Still, the crafty minds at the Obama White House may have deduced by osmosis that the dunderdolts out there in Bitterville and Clingistan are not in a mood to pay seven dollars for gas, so cap-and-trade is being rebranded as “regulations” on utilities. If they hike utility rates by making electricity generators pay indulgences, well, rates may spike, the cost of everything that uses juice may increase, but it’ll be vague and indistinct. The base will be happy because there will be less evil carbon, and giant bird-dicing propellors may be built somewhere, possibly. (But not somewhere that would intrude on the peace and sanctity of, say, Ted Kennedy’s grave.) Jobs will not be created, but no one was ever fired from a job that didn’t exist in the first place.
It’s just the first step, though – once the utilities are bent to the will of the eschatological fanatics and their gimlet-eyed political expeditors, gas taxes are next. Which makes me think of something my family does. We have a gas station, but we also sell lubricants and oils and av-gas and other ichors that might as well be Liquid Tobacco. The company is sustained in part by a contract to fill trains that roar across the prairie at night, bearing goods. Food, furniture, gizmos, clothes – container after container is borne from port to depot, and that takes energy in its most useful form. Petrochemicals. Every night a truck from our company goes to the waiting trains, chuffing in the yard, and every night they’re fueled up and sent on the next leg.
Every cent you add to the cost of fuel adds to the cost of the items on the train.
They can’t not know that.
Which means they simply do not care.
Rahm may not give two twigs for global warming, but one suspects the President does – either because it’s what all smart people believe, or because it’s just one of those deliciously amorphous crises that strengthens the things that have made America great, like treaties with the EU. The fact that most people don’t want – the fact that most people have the peculiar fixation on jobs and the economy, not bleeding more money out of the private sector – is mere proof it’s the right thing to do, since that’s what leaders do. Right? They persuade, argue, enlighten, and move us together as a nation towards our new common goals.
Or, just pass some regulations and get it down over the people’s objectives; same thing in the end, right? Easier, too.

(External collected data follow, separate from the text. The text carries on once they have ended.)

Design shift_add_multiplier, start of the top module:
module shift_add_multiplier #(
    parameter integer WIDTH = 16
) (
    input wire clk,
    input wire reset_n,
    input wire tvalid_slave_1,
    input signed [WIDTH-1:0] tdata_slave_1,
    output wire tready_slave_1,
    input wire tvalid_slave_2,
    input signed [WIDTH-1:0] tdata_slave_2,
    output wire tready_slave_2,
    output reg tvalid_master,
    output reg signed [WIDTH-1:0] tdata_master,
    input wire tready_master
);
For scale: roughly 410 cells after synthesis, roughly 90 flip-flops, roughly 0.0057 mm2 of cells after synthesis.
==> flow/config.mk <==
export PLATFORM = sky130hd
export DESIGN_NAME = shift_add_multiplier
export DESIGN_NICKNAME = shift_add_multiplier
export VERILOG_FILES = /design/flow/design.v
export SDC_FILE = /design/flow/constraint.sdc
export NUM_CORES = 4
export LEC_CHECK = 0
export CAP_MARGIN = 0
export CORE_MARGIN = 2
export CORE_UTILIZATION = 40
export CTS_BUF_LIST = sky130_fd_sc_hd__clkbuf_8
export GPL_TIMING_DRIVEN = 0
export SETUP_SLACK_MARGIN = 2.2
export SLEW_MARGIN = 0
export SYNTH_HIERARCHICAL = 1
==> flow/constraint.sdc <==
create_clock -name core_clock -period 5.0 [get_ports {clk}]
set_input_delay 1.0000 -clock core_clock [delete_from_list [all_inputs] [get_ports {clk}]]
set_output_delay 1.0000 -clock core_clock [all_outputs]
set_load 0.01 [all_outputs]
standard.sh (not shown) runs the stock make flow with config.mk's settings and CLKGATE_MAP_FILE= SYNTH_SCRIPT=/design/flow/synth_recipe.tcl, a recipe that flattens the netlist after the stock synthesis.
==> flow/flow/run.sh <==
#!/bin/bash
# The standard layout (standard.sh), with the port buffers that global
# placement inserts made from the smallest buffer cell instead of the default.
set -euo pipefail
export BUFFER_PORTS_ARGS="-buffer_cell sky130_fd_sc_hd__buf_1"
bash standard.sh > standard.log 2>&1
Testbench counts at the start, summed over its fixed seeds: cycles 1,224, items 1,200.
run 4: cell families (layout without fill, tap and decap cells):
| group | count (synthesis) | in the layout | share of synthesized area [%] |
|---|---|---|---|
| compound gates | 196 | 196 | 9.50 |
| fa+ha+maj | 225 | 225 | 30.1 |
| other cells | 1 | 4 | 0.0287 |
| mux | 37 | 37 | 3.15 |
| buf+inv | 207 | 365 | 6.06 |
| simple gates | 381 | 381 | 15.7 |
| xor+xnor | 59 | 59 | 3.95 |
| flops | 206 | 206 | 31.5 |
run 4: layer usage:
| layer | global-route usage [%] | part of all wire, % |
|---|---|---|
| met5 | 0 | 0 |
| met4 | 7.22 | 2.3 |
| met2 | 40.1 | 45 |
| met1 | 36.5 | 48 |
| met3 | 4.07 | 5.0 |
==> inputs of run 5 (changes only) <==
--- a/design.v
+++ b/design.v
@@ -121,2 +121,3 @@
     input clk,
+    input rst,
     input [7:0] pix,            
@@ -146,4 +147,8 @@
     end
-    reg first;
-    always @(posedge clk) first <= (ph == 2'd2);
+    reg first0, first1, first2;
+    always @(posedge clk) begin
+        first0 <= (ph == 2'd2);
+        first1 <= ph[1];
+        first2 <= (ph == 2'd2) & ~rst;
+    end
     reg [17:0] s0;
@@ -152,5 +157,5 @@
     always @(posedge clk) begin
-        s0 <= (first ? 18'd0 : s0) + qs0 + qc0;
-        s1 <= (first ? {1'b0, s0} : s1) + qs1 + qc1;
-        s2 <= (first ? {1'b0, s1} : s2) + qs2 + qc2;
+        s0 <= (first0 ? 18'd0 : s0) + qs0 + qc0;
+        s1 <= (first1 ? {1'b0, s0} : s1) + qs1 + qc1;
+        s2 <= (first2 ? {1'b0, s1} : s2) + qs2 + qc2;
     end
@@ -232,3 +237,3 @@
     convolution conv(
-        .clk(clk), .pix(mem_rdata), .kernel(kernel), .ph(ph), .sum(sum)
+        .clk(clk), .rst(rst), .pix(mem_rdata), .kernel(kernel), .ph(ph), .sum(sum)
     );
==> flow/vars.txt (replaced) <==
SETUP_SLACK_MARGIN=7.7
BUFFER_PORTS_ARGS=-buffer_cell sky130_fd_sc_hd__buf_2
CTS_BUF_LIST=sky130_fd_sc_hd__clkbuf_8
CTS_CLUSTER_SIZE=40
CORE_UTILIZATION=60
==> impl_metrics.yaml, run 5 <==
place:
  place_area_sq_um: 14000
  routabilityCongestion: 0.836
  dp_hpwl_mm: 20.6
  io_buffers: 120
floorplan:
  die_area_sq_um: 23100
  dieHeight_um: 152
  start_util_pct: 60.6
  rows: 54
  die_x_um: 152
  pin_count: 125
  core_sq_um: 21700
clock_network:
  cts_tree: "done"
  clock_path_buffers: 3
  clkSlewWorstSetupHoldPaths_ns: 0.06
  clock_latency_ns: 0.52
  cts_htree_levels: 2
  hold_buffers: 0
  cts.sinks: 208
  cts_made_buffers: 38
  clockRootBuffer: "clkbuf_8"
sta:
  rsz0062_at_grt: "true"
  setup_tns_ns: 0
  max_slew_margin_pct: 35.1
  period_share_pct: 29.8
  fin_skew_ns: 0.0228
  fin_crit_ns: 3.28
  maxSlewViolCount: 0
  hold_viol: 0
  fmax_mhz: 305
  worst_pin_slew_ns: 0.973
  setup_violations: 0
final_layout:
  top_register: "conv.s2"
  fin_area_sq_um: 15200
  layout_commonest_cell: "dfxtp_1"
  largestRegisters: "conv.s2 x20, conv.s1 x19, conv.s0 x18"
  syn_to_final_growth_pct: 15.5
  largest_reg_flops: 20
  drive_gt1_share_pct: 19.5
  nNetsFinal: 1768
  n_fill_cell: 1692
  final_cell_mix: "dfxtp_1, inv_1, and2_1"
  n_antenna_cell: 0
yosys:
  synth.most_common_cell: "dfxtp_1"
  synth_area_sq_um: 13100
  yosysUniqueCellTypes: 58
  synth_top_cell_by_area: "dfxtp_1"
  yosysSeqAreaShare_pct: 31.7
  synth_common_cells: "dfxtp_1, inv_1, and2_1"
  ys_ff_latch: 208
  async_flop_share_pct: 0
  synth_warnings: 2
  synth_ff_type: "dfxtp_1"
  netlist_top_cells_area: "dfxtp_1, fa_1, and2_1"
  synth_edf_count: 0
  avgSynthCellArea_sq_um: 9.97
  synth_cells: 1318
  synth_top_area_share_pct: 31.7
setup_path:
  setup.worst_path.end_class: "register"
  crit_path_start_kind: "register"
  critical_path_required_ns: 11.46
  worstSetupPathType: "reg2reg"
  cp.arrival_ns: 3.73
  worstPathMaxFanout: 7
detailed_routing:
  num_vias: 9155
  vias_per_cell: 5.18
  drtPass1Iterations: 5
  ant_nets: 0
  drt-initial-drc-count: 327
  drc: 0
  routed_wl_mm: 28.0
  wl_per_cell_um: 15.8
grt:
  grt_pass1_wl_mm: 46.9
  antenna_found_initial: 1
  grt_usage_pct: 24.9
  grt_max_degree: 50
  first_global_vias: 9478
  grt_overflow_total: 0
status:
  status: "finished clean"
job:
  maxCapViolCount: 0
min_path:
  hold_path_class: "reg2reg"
From an optimization exercise on the open Yosys and OpenROAD flow, aimed at small area; shortcuts taken in it are not production practice. Where RTL was checked, it was by simulation tests only, not by an equivalence proof against the original. No functional check of the RTL was part of run 1. No activity file was given, so power comes from the tool's default toggle rates. The flow treats the clock pin as an ideal source, which a real chip does not have.

`flow/config.mk`:
```
export PLATFORM = sky130hd
export DESIGN_NAME = ANITA3_simple_trigger
export DESIGN_NICKNAME = ANITA3_simple_trigger
export VERILOG_FILES = /design/flow/design.v
export SDC_FILE = /design/flow/constraint.sdc
export NUM_CORES = 4
export LEC_CHECK = 0
export CAP_MARGIN = 20
export CORE_MARGIN = 2
export CORE_UTILIZATION = 75
export PLACE_DENSITY = 0.85
export SLEW_MARGIN = 20
```
`flow/constraint.sdc`:
```
create_clock -name core_clock -period 4.0 [get_ports {clk250_i}]
set_input_delay 0.8000 -clock core_clock [delete_from_list [all_inputs] [get_ports {clk250_i}]]
set_output_delay 0.8000 -clock core_clock [all_outputs]
set_load 0.01 [all_outputs]
```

You suspect that if 9/11 had happened under Obama, would have been an opportunity not just for rote prostration before the jihadist justifications, but a perfect time to rethink why we, as a nation, feel compelled to build tall buildings. Not only would we have left Afghanistan alone, we would have banned any structure more than 20 stories tall. Or as tall as the Eiffel Tower. Rahm wouldn’t have cared; he could get a nice office in the top of an old-style skyscraper in Chicago. That’s what his class is all about: working the rubes so he can have a seat at the table. The carcass of Western Civ will keep him fed. After it’s gone, well, you’re all on your own.